The Theory:
No one spends someone else's money as carefully as they spend their own.
Individual people make the best choices for their particular circumstances. These choices are in line with their unique set of priories.
Insurance, by its very nature, shifts financial risk from one party to another. In markets where government has through law, regulation, and subsidy increased the prevalence of insurance, the market can become heavily distorted due to excess risk transfers.
The Problems:
Healthcare savings accounts in Virginia get a worse tax treatment then health insurance. Insurance is usually purchased by employers with pretax dollars. A Virgina HSA on the other hand is only tax deductible up to $3,050 per person, per year. This is not very helpful considering the average yearly healthcare expenditure is about $10,000. This is tantamount to giving a subsidy to insurance.
Employers buy insurance on the employee’s behalf and negotiate for a blend of features and pricing options that often don’t always match the ideal blend that an employee would like.
Medicare and Medicaid offer no incentive for thrift on the part of the participants. The insurance model is not ideal for all of those under the program.
Within most all price sharing setups in health insurance, the marginal dollar is covered by the insurance company. This leads to overconsumption and defensive medicine. The incentives for saving money are non-existent or greatly diminished.
Most insurance companies have in, and out of network providers. The rules are complex and confining. A surgeon may be out of network while working in a hospital in-network. Consequently, out of network charges may apply. Such complication increases the financial risk of seeking care which deters people from getting the services they need.
The Bill:
All citizens that receive health insurance from their employer, Medicare, or the Medicaid program may request the actuarial weighted value of the plan that they are receiving to be deposited into a HSA of their choice at the beginning of the coverage date. All HSAs will be treated with the same tax status as health insurance.
The Result:
People will be spending their own money to purchase Healthcare. Coupled with listed prices at Healthcare providers, the market will be forced to become more efficient.
For young and healthy people, money would accrue and generate tax free interest in the account. The compounding effect would generate an exponential curve in resources that matches, or in many cases, will exceed the exponentially higher average expenses as one ages.

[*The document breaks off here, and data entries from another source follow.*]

--- config.mk ---
export PLATFORM = sky130hd
export DESIGN_NAME = fieldbus_master_status
export DESIGN_NICKNAME = d
export VERILOG_FILES = /design/src/fbm_pkg.sv /design/src/fieldbus_master_status.sv /design/src/backoff_timer.sv
export VERILOG_INCLUDE_DIRS = /design/src
export SDC_FILE = /design/constraint.sdc
export NUM_CORES = 2
export LEC_CHECK = 0
export ABC_AREA = 1
export BUFFER_PORTS_ARGS = -buffer_cell sky130_fd_sc_hd__buf_2
export CAP_MARGIN = 0
export CORE_AREA = 2 2 389 391
export CTS_CLUSTER_DIAMETER = 100
export DETAILED_ROUTE_END_ITERATION = 10
export DIE_AREA = 0 0 391 393
export PLACE_DENSITY = 0.46
export SYNTH_ARGS = -nofsm -noshare
export SYNTH_HDL_FRONTEND = slang
export SYNTH_SLANG_ARGS = --single-unit
--- constraint.sdc ---
create_clock -name i_clk -period 10.39 [get_ports i_clk]
set_input_delay 0.5195 -clock i_clk [delete_from_list [all_inputs] [get_ports i_clk]]
set_output_delay 0.5195 -clock i_clk [all_outputs]
set_load 0.05 [all_outputs]
--- src/fbm_defines.svh ---
`ifndef FBM_DEFINES_SVH
`define FBM_DEFINES_SVH

// node maps and station addressing
`define NODE_MAP_W       128
`define NODE_ADDR_W      7
`define NODE_ADDR_MAX    7'h7e
`define NODE_VALID_MASK  {1'b0, {127{1'b1}}}
`define NODE_COUNT_W     8

// bus state command encodings
`define CMD_OFFLINE      8'h00
`define CMD_HALT         8'h01
`define CMD_CLEAR        8'h02
`define CMD_OPERATE      8'h03

// signature width and reset value, connection count width
`define SIGNATURE_W      16
`define SIGNATURE_RST    16'h0000
`define CONN_COUNT_W     8

// timing
`define CLK_PERIOD_NS    10
`define BACKOFF_TIME_S   5
`define BACKOFF_CYCLES   (`BACKOFF_TIME_S * 64'd1000000000 / `CLK_PERIOD_NS)
`define BACKOFF_CNT_W    32

`endif

--- src/fbm_pkg.sv ---
`include "fbm_defines.svh"

package fbm_pkg;

  typedef enum logic [1:0]
  {
    ST_OFFLINE,
    ST_HALTED,
    ST_CLEAR,
    ST_OPERATE
  } bus_state_t;

  typedef struct packed
  {
    logic                     valid;
    logic [`NODE_ADDR_W-1:0]  addr;
    logic                     online;
    logic                     exchanging;
    logic                     alarm;
    logic                     diag;
  } node_update_t;

  typedef struct packed
  {
    logic config_loaded_flag;
    logic owned_flag;
    logic station_address_conflict;
    logic bus_fault_flag;
    logic slave_comm_fault_flag;
    logic state_offline_ind;
    logic state_halted_ind;
    logic state_clear_ind;
    logic state_operate_ind;
    logic slave_emulation_flag;
  } status_flags_t;

  typedef struct packed
  {
    bus_state_t                state;
    status_flags_t             flags;
    logic [`SIGNATURE_W-1:0]   signature;
    logic [`NODE_COUNT_W-1:0]  count;
    logic [`NODE_MAP_W-1:0]    online;
    logic [`NODE_MAP_W-1:0]    exch;
    logic [`NODE_MAP_W-1:0]    alarm;
    logic [`NODE_MAP_W-1:0]    diag;
    logic [`NODE_MAP_W-1:0]    allow;
    logic                      comm_en;
    logic                      out_en;
    logic                      backoff_start;
  } master_state_t;

  typedef struct packed
  {
    logic [`BACKOFF_CNT_W-1:0] cnt;
    logic                      busy;
    logic                      done;
  } timer_state_t;

endpackage

--- src/fieldbus_master_status.sv ---
`timescale 1ns/1ps
`include "fbm_defines.svh"

// What this block does
// (RULE_01) config-loaded flag is 1 while a configuration executes, else 0.
// (RULE_02) owned only while host connection count equals configured count.
// (RULE_03) address conflict sets conflict flag, enters back-off, bus silent.
// (RULE_04) back-off lasts 5 s; repeats while the conflicting master remains.
// (RULE_05) bus-fault flag is 1 while a network fault is detected.
// (RULE_06) slave-fault flag is 1 while any expected slave is not exchanging; code sets it only in clear or operate with the bus enabled.
// (RULE_07) offline state: offline indication set, no bus communication.
// (RULE_08) stop state: bus traffic but no process data; halted indication.
// (RULE_09) clear state: slaves polled, no output data sent; clear indication.
// (RULE_10) operate state: full process data exchange; operate indication set.
// (RULE_11) slave-emulation flag is 1 while acting as emulated slaves.
// (RULE_12) 16-bit signature of running configuration, updated on activation.
// (RULE_13) 128-bit online map, bit n for station n, stations 0 to 126.
// (RULE_14) exchange map bit is 1 only while station online and exchanging.
// (RULE_15) alarm map bit is 1 while the station holds an alarm to unload.
// (RULE_16) diag map bit is 1 while the station holds diagnostics to unload.
// (RULE_17) host commands bus state: 0 offline, 1 stop, 2 clear, 3 operate.
// (RULE_18) data exchange only with configured stations whose enable bit is 1.
// (RULE_19) exactly one of the four state indications is 1 at any time.
// (RULE_20) 8-bit node count equals the number of bits set in online map.

module fieldbus_master_status
#(
  parameter logic [`BACKOFF_CNT_W-1:0] BACKOFF_CYCLES =
    `BACKOFF_CNT_W'(`BACKOFF_CYCLES)
)
(
  // clock and reset
  input  wire logic                        i_clk,
  input  wire logic                        i_rst,
  // configuration
  input  wire logic                        i_config_loaded,
  input  wire logic                        i_config_activate,
  input  wire logic [`SIGNATURE_W-1:0]     i_config_signature,
  input  wire logic [`CONN_COUNT_W-1:0]    i_cfg_conn_count,
  input  wire logic [`NODE_MAP_W-1:0]      i_node_configured,
  input  wire logic                        i_slave_mode,
  // host controller
  input  wire logic [`CONN_COUNT_W-1:0]    i_host_conn_count,
  input  wire logic [7:0]                  i_bus_state_command,
  input  wire logic [`NODE_MAP_W-1:0]      i_node_enable_map,
  // protocol engine events
  input  wire logic                        i_dup_detect,
  input  wire logic                        i_bus_fault,
  input  wire fbm_pkg::node_update_t       i_node_upd,
  // status toward the host
  output fbm_pkg::status_flags_t           o_status,
  output logic [`SIGNATURE_W-1:0]          o_config_signature,
  output logic [`NODE_COUNT_W-1:0]         o_online_node_count,
  output logic [`NODE_MAP_W-1:0]           o_node_online_map,
  output logic [`NODE_MAP_W-1:0]           o_node_exchange_map,
  output logic [`NODE_MAP_W-1:0]           o_node_alarm_map,
  output logic [`NODE_MAP_W-1:0]           o_node_diag_map,
  // control toward the protocol engine
  output logic                             o_bus_comm_en,
  output logic                             o_output_enable,
  output logic [`NODE_MAP_W-1:0]           o_exchange_allow
);

  fbm_pkg::master_state_t q;
  fbm_pkg::master_state_t d;
  logic                   timer_done;
  logic                   data_ok;
  logic [`NODE_MAP_W-1:0] expected;

  function automatic logic [`NODE_COUNT_W-1:0] ones_in
  (
    input logic [`NODE_MAP_W-1:0] m
  );
    logic [`NODE_COUNT_W-1:0] c;
    c = '0;
    for (int i = 0; i < `NODE_MAP_W; i++)
      c = c + `NODE_COUNT_W'(m[i]);
    return c;
  endfunction

  backoff_timer
  #(
    .CYCLES (BACKOFF_CYCLES)
  )
  u_backoff
  (
    .i_clk   (i_clk),
    .i_rst   (i_rst),
    .i_start (q.backoff_start),
    .o_busy  (),
    .o_done  (timer_done)
  );

  always_comb
  begin
    d               = q;
    d.backoff_start = 1'b0;
    data_ok         = 1'b0;
    expected        = '0;

    // (RULE_01) config loaded flag
    d.flags.config_loaded_flag = i_config_loaded;

    // (RULE_02) ownership by connection count
    d.flags.owned_flag = i_config_loaded
                         && (i_cfg_conn_count != '0)
                         && (i_host_conn_count == i_cfg_conn_count);

    // (RULE_12) signature follows activation
    if (i_config_activate)
      d.signature = i_config_signature;

    // (RULE_03) conflict detection enters back-off
    if (i_dup_detect && !q.flags.station_address_conflict)
    begin
      d.flags.station_address_conflict = 1'b1;
      d.backoff_start                  = 1'b1;
    end
    // (RULE_04) re-enter back-off while conflict remains
    else if (q.flags.station_address_conflict && timer_done)
    begin
      if (i_dup_detect)
        d.backoff_start = 1'b1;
      else
        d.flags.station_address_conflict = 1'b0;
    end

    // (RULE_17) host command selects bus state
    if (!i_config_loaded)
      d.state = fbm_pkg::ST_OFFLINE;
    else
    begin
      unique case (i_bus_state_command)
        `CMD_OFFLINE: d.state = fbm_pkg::ST_OFFLINE;
        `CMD_HALT:    d.state = fbm_pkg::ST_HALTED;
        `CMD_CLEAR:   d.state = fbm_pkg::ST_CLEAR;
        `CMD_OPERATE: d.state = fbm_pkg::ST_OPERATE;
        default:      d.state = q.state;
      endcase
    end

    // (RULE_19) one-hot state indications
    d.flags.state_offline_ind = (d.state == fbm_pkg::ST_OFFLINE);
    d.flags.state_halted_ind  = (d.state == fbm_pkg::ST_HALTED);
    d.flags.state_clear_ind   = (d.state == fbm_pkg::ST_CLEAR);
    d.flags.state_operate_ind = (d.state == fbm_pkg::ST_OPERATE);

    // (RULE_07) offline or back-off keeps the bus silent
    d.comm_en = !d.flags.state_offline_ind
                && !d.flags.station_address_conflict;
    // (RULE_09) outputs reach slaves only in operate
    d.out_en  = d.comm_en && d.flags.state_operate_ind;

    // (RULE_08) no process data while halted
    data_ok = d.comm_en
              && (d.flags.state_clear_ind || d.flags.state_operate_ind);
    // (RULE_18) configured and enabled stations only
    expected = i_node_configured & i_node_enable_map & `NODE_VALID_MASK;
    // (RULE_10) exchange with every expected slave
    d.allow  = data_ok ? expected : '0;

    // (RULE_13) per-station updates, station 127 ignored
    if (i_node_upd.valid && (i_node_upd.addr <= `NODE_ADDR_MAX))
    begin
      d.online[i_node_upd.addr] = i_node_upd.online;
      d.exch[i_node_upd.addr]   = i_node_upd.online
                                  && i_node_upd.exchanging;
      // (RULE_15) alarm pending per station
      d.alarm[i_node_upd.addr]  = i_node_upd.online && i_node_upd.alarm;
      // (RULE_16) diagnostics pending per station
      d.diag[i_node_upd.addr]   = i_node_upd.online && i_node_upd.diag;
    end
    if (!d.comm_en)
    begin
      d.online = '0;
      d.alarm  = '0;
      d.diag   = '0;
    end
    d.online = d.online & `NODE_VALID_MASK;
    // (RULE_14) exchange implies online and permitted
    d.exch   = d.exch & d.online & d.allow;

    // (RULE_20) node count from the new online map
    d.count = ones_in(d.online);

    // (RULE_05) network fault level
    d.flags.bus_fault_flag = i_bus_fault;
    // (RULE_06) an expected slave not exchanging
    d.flags.slave_comm_fault_flag = data_ok && |(expected & ~d.exch);
    // (RULE_11) slave emulation mode
    d.flags.slave_emulation_flag = i_slave_mode && i_config_loaded;
  end

  always_ff @(posedge i_clk)
  begin
    if (i_rst)
    begin
      q                         <= '0;
      q.state                   <= fbm_pkg::ST_OFFLINE;
      q.flags.state_offline_ind <= 1'b1;
      q.signature               <= `SIGNATURE_RST;
    end
    else
      q <= d;
  end

  assign o_status            = q.flags;
  assign o_config_signature  = q.signature;
  assign o_online_node_count = q.count;
  assign o_node_online_map   = q.online;
  assign o_node_exchange_map = q.exch;
  assign o_node_alarm_map    = q.alarm;
  assign o_node_diag_map     = q.diag;
  assign o_bus_comm_en       = q.comm_en;
  assign o_output_enable     = q.out_en;
  assign o_exchange_allow    = q.allow;

  state_onehot_a: assert property ( // RULE_19
    @(posedge i_clk) disable iff (i_rst)
    $onehot({o_status.state_offline_ind, o_status.state_halted_ind,
             o_status.state_clear_ind, o_status.state_operate_ind}))
    else $error("state indications not one-hot");

  node_count_a: assert property ( // RULE_20
    @(posedge i_clk) disable iff (i_rst)
    o_online_node_count == `NODE_COUNT_W'($countones(o_node_online_map)))
    else $error("node count differs from online map");

  offline_silent_a: assert property ( // RULE_07
    @(posedge i_clk) disable iff (i_rst)
    o_status.state_offline_ind |-> !o_bus_comm_en && o_exchange_allow == '0)
    else $error("bus active while offline");

  halted_no_data_a: assert property ( // RULE_08
    @(posedge i_clk) disable iff (i_rst)
    o_status.state_halted_ind |-> o_exchange_allow == '0
      && o_node_exchange_map == '0)
    else $error("data exchange while halted");

  clear_no_output_a: assert property ( // RULE_09
    @(posedge i_clk) disable iff (i_rst)
    o_status.state_clear_ind |-> !o_output_enable)
    else $error("outputs sent in clear state");

  exchange_online_a: assert property ( // RULE_14
    @(posedge i_clk) disable iff (i_rst)
    (o_node_exchange_map & ~o_node_online_map) == '0)
    else $error("exchanging station not online");

  conflict_entry_a: assert property ( // RULE_03
    @(posedge i_clk) disable iff (i_rst)
    !i_rst && i_dup_detect && !o_status.station_address_conflict |=>
      o_status.station_address_conflict && !o_bus_comm_en)
    else $error("conflict did not silence the bus");

  owned_match_a: assert property ( // RULE_02
    @(posedge i_clk) disable iff (i_rst)
    o_status.owned_flag |->
      $past(i_host_conn_count) == $past(i_cfg_conn_count))
    else $error("owned without matching connections");

  operate_cmd_a: assert property ( // RULE_10
    @(posedge i_clk) disable iff (i_rst)
    !i_rst && i_config_loaded && i_bus_state_command == `CMD_OPERATE |=>
      o_status.state_operate_ind)
    else $error("operate command not reflected");

  enable_gate_a: assert property ( // RULE_18
    @(posedge i_clk) disable iff (i_rst)
    (o_exchange_allow & ~$past(i_node_enable_map)) == '0)
    else $error("exchange allowed for disabled node");

  fault_follow_a: assert property ( // RULE_05
    @(posedge i_clk) disable iff (i_rst)
    !i_rst |=> o_status.bus_fault_flag == $past(i_bus_fault))
    else $error("bus fault flag does not follow fault");

  config_flag_a: assert property ( // RULE_01
    @(posedge i_clk) disable iff (i_rst)
    !i_rst |=> o_status.config_loaded_flag == $past(i_config_loaded))
    else $error("config flag does not follow load state");

  unloaded_offline_a: assert property ( // RULE_17
    @(posedge i_clk) disable iff (i_rst)
    !i_rst && !i_config_loaded |=>
      o_status.state_offline_ind && o_node_online_map == '0)
    else $error("no configuration but bus not offline");

  slave_fault_a: assert property ( // RULE_06
    @(posedge i_clk) disable iff (i_rst)
    o_status.slave_comm_fault_flag
      == |(o_exchange_allow & ~o_node_exchange_map))
    else $error("slave fault flag disagrees with exchange map");

  emulation_flag_a: assert property ( // RULE_11
    @(posedge i_clk) disable iff (i_rst)
    !i_rst |=> o_status.slave_emulation_flag
      == $past(i_slave_mode && i_config_loaded))
    else $error("slave emulation flag wrong");

  signature_load_a: assert property ( // RULE_12
    @(posedge i_clk) disable iff (i_rst)
    !i_rst && i_config_activate |=>
      o_config_signature == $past(i_config_signature))
    else $error("signature not taken on activation");

  conflict_hold_a: assert property ( // RULE_04
    @(posedge i_clk) disable iff (i_rst)
    o_status.station_address_conflict && i_dup_detect |=>
      o_status.station_address_conflict)
    else $error("conflict cleared while duplicate still seen");

endmodule

--- src/backoff_timer.sv ---
`timescale 1ns/1ps
`include "fbm_defines.svh"

module backoff_timer
#(
  parameter logic [`BACKOFF_CNT_W-1:0] CYCLES =
    `BACKOFF_CNT_W'(`BACKOFF_CYCLES)
)
(
  // clock and reset
  input  wire logic i_clk,
  input  wire logic i_rst,
  // control
  input  wire logic i_start,
  // status
  output logic      o_busy,
  output logic      o_done
);

  fbm_pkg::timer_state_t q;
  fbm_pkg::timer_state_t d;

  always_comb
  begin
    d      = q;
    d.done = 1'b0;
    if (i_start)
    begin
      d.cnt  = CYCLES - `BACKOFF_CNT_W'(1);
      d.busy = 1'b1;
    end
    else if (q.busy)
    begin
      if (q.cnt == '0)
      begin
        d.busy = 1'b0;
        d.done = 1'b1;
      end
      else
      begin
        d.cnt = q.cnt - `BACKOFF_CNT_W'(1);
      end
    end
  end

  always_ff @(posedge i_clk)
  begin
    if (i_rst)
      q <= '0;
    else
      q <= d;
  end

  assign o_busy = q.busy;
  assign o_done = q.done;

  // each busy cycle counts down by one, then ends with a done pulse
  timer_length_a: assert property (@(posedge i_clk) disable iff (i_rst)
    q.busy && !i_start |=>
      ($past(q.cnt) == '0)
        ? (q.done && !q.busy)
        : (q.busy && q.cnt == $past(q.cnt) - `BACKOFF_CNT_W'(1)))
    else $error("back-off timer skipped a count");

endmodule

==> impl_metrics.env <==
export IMPL_start_kind="flip-flop"
export IMPL_cp_max_fo=11
export IMPL_drt_pass1_iterations=6
export IMPL_grt_pass1_wl_um=231000
export IMPL_seq_area_frac_synth=0.385
export IMPL_clk_pin_slew_ps=60
export IMPL_cts_setup_buffers=0
export IMPL_floorplan_initialDensity=0.248
export IMPL_wl_per_cell_um=22.7
export IMPL_min_path_cells=3
export IMPL_rsz0062_at_grt="no"
export IMPL_finalMaxSlewViolations=0
export IMPL_syn_avg_cell_area_sq_um=7.35
export IMPL_area_delta_synth_final_pct=15.6
export IMPL_cp_required_ps=11020
export IMPL_tightestPinTransition_ps=1000
export IMPL_antenna_found_initial=19
export IMPL_final_instance_count_excl_fill=7384
export IMPL_cts_made_buffers=91
export IMPL_critPathKind="reg -> reg"
export IMPL_die_area_sq_um=154000
export IMPL_ys_seq_elements=710
export IMPL_critPathLaunch="o_status[7]"
export IMPL_synthTopCellsByArea="dfxtp_1 38%, buf_4 14%, nor2_1 12%"
export IMPL_hold_start="i_node_configured[115]"
export IMPL_die_x_um=391
export IMPL_drv_cap=0
export IMPL_place_inst=7187
export IMPL_crit_top_cell="fa_1"
export IMPL_totalWireLength_um=168000
export IMPL_finalClockSkew_ps=27.2
export IMPL_min_period_over_period=0.872
export IMPL_rr_startpoint="o_status[7]"
export IMPL_synth_area_sq_um=36900
export IMPL_status="finished clean"
export IMPL_coreArea_sq_um=149000
export IMPL_dr_total_vias=32200
export IMPL_die_h_um=393
export IMPL_io_pins=991
export IMPL_worst_r2r_path_depth=28
export IMPL_max_freq_mhz=110
export IMPL_synthDistinctLibCells=41
export IMPL_ant_nets=0
export IMPL_grt_remaining_overflow=0
export IMPL_netlist_instances=5030
export IMPL_fin_nets=5814
export IMPL_crit_path_end_kind="flip-flop"
export IMPL_critPathMaxStageDelay_ps=610
export IMPL_period_minus_slack_ps=9060
export IMPL_clock_sinks=710
export IMPL_cts_tree="yes"
export IMPL_setup_viol=0
export IMPL_dpl_hpwl_um=133000
export IMPL_maxSlewHeadroom=0.332
export IMPL_grt_pass1_vias=30500
export IMPL_arrival_ps=9690
export IMPL_worstHoldPathType="in -> reg"
export IMPL_rows=142
export IMPL_vdd_drop_max_mv=0.125
export IMPL_drc_errors=0
export IMPL_h_tree_depth=3
export IMPL_clk_path_buf_depth=3
export IMPL_drive_above_1_share=0.232
export IMPL_crit_slowest_cell="fa_1"
export IMPL_synth_top_area_cell="dfxtp_1"
export IMPL_place_congestion=0.845
export IMPL_powerDensity_nw_per_um2=152
export IMPL_io_buffers=985
export IMPL_finalHoldViolations=0
export IMPL_grt_max_degree=77
export IMPL_viasPerCell=4.36
export IMPL_drt_iter0_drc=1862
export IMPL_yosysWarnings=0
export IMPL_tns_ps=0
export IMPL_cts_root_buf="clkbuf_16"
export IMPL_grt_use_total=0.213
export IMPL_p_leak_nw=19.6
export IMPL_synth_top_cell_area_share=0.385
export IMPL_clk_latency_ps=720
export IMPL_cts_resized_gates=0
[critical path: cells and delay by family (launching register included)]
family | cells | cell delay, ps
AOI/OAI and AO/OA | 4 | 1000
adders and majority gates | 12 | 6070
buffers and inverters | 5 | 400
DFF | 1 | 320
and+or+nand+nor | 7 | 1150
[layout make-up]
type / instances / area, sq um
diodes: 7 / 17.5
clock buffers: 131 / 2690
clock inverters: 37 / 453
fillers: 16600 / 107000
inverters: 516 / 1940
multi-input cells: 2949 / 15100
flip-flops and latches: 710 / 14200
well taps: 1944 / 2430
repair buffers: 1090 / 5830
[cell usage after synthesis, drive strengths merged]
library cell,instances
nor2,1163
nand2,792
buf,720
dfxtp,710
inv,515
o21ai,210
a211oi,204
a21oi,178
clkbuf,137
fa,114
nor3,85
nand3,53
nor4,37
nand4,36
ha,27
o21bai,14
xnor2,8
or2,5
o21a,4
a31oi,3
and3,2
nand3b,2
o22ai,2
xor2,2
a221o,1
a22oi,1
and2,1
clkinv,1
conb,1
o2111ai,1
o311ai,1
[metal layers]
| layer | routed length [um] | GRT usage |
|---|---|---|
| met1 | 70900 | 0.265 |
| met2 | 82000 | 0.370 |
| met3 | 10800 | 0.0442 |
| met4 | 4160 | 0.0586 |
| met5 | 63 | 0 |
[repair_timing]
action | CTS | global route
hold buffers | 22 | 0
hold endpoints to repair | 22 | 0
endpoints found under the setup margin | 0 | 0
[per-stage QoR]
stage	setup WS [ps]	utilization	power, mW	hold WS, ps	instance area, sq um
2_1_floorplan	2050	-	3.02	409	37000
3_3_place_gp	601	0.264	3.21	417	39300
3_5_place_dp	640	0.264	3.21	419	39300
4_1_cts	1240	0.286	6.59	1.08	42700
5_1_grt	930	0.286	6.73	46.6	42700
6_report	1330	0.286	6.49	66.7	42700
[cells by family (layout without fill, tap and decap cells)]
| group | count (synthesis) | in the layout | synth area share |
|---|---|---|---|
| and+or+nand+nor | 2176 | 2176 | 0.233 |
| xor gates and xnor gates | 10 | 10 | 0.00237 |
| DFF | 710 | 710 | 0.385 |
| AOI/OAI and AO/OA | 619 | 619 | 0.0996 |
| adders and majority gates | 141 | 141 | 0.0709 |
| other | 1 | 10 | 0.000101 |
| buffers and inverters | 1373 | 1774 | 0.209 |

For those that want insurance like they had before, that it still available. They have the actuarial weighted value of their insurance up front at the beginning of the year, they can purchase any plan that suits their needs best.
Direct payment bypasses all of the costs of using an insurance company.

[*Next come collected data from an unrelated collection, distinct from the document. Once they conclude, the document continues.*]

`config.mk`:
```
export PLATFORM = sky130hd
export DESIGN_NAME = dbd_controller
export DESIGN_NICKNAME = d
export VERILOG_FILES = /design/src/dbd_pkg.sv /design/src/dbd_controller.sv /design/src/dbd_bank_match.sv
export SDC_FILE = /design/constraint.sdc
export NUM_CORES = 1
export LEC_CHECK = 0
export BUFFER_PORTS_ARGS = -buffer_cell sky130_fd_sc_hd__clkbuf_2
export CAP_MARGIN = 15
export CELL_PAD_IN_SITES_DETAIL_PLACEMENT = 0
export CELL_PAD_IN_SITES_GLOBAL_PLACEMENT = 1
export CORE_ASPECT_RATIO = 1.75
export CORE_MARGIN = 4
export CORE_UTILIZATION = 39
export DETAILED_ROUTE_END_ITERATION = 8
export PLACE_DENSITY_LB_ADDON = 0.1
export SLEW_MARGIN = 15
export SYNTH_ARGS = -nofsm -noshare
export SYNTH_HDL_FRONTEND = slang
export SYNTH_SLANG_ARGS = --single-unit
```
`constraint.sdc`:
```
create_clock -name clk -period 14.93 [get_ports clk]
set_input_delay 0 -clock clk [delete_from_list [all_inputs] [get_ports clk]]
set_output_delay 0 -clock clk [all_outputs]
set_load 0.02 [all_outputs]
```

People could link accounts and create groups, build large balances, and buy only catastrophic plans or find other innovative ways to use their HSA’s to guard against risk.
The Bottom Line:
Markets work in generating value when prices carry information. Having almost exclusively third party payment in between consumers and producers blocks many of these price signals that would have efficiently allocated healthcare resources. HSA’s often grow to be several hundreds of thousands of dollars over a lifetime. This HSA law may seem like a small change, its not. The effect on healthcare would be profound, suppliers would be forced for the first time to make a compelling case for the cost and benefits of every transaction. People would grow wealth in these accounts and have strong incentives to stay healthy.
FAQ’s and Objections:
Response 1:
What if someone doesn’t want an HSA?
Answer: Then they stick with the insurance option. Under this law people are given the dollar value of the policy only if they choose.
Response 2:
What if someone gets the HSA, blows all the money and then gets really sick?
Answer: Then they go to any hospital and according to current law, they must receive life saving care regardless of the ability to pay. Ongoing HSA deposits could then be used to pay down any debt accrued. In the future they may opt for insurance. If the issue bringing them to the hospital is continuing, the HSA will grow to match the need since the HSA represents the dollar amount for the cost to insure the person for that year which would now include the cost of the ongoing treatment.
Response 3:
Don’t a lot of HSA’s have a use it or lose it feature?
Answer: Unfortunately so, this law allows for people to deposit the worth of their coverage in the HSA of their choice. I can’t imagine that many people would choose such an arrangement with all options open to them.
Response 4:
What if the HSA becomes very large and people want to withdraw the money?
Answer: Under current law this is possible, albeit with tax consequences. There are already provisions that allow for roll over into retirement accounts.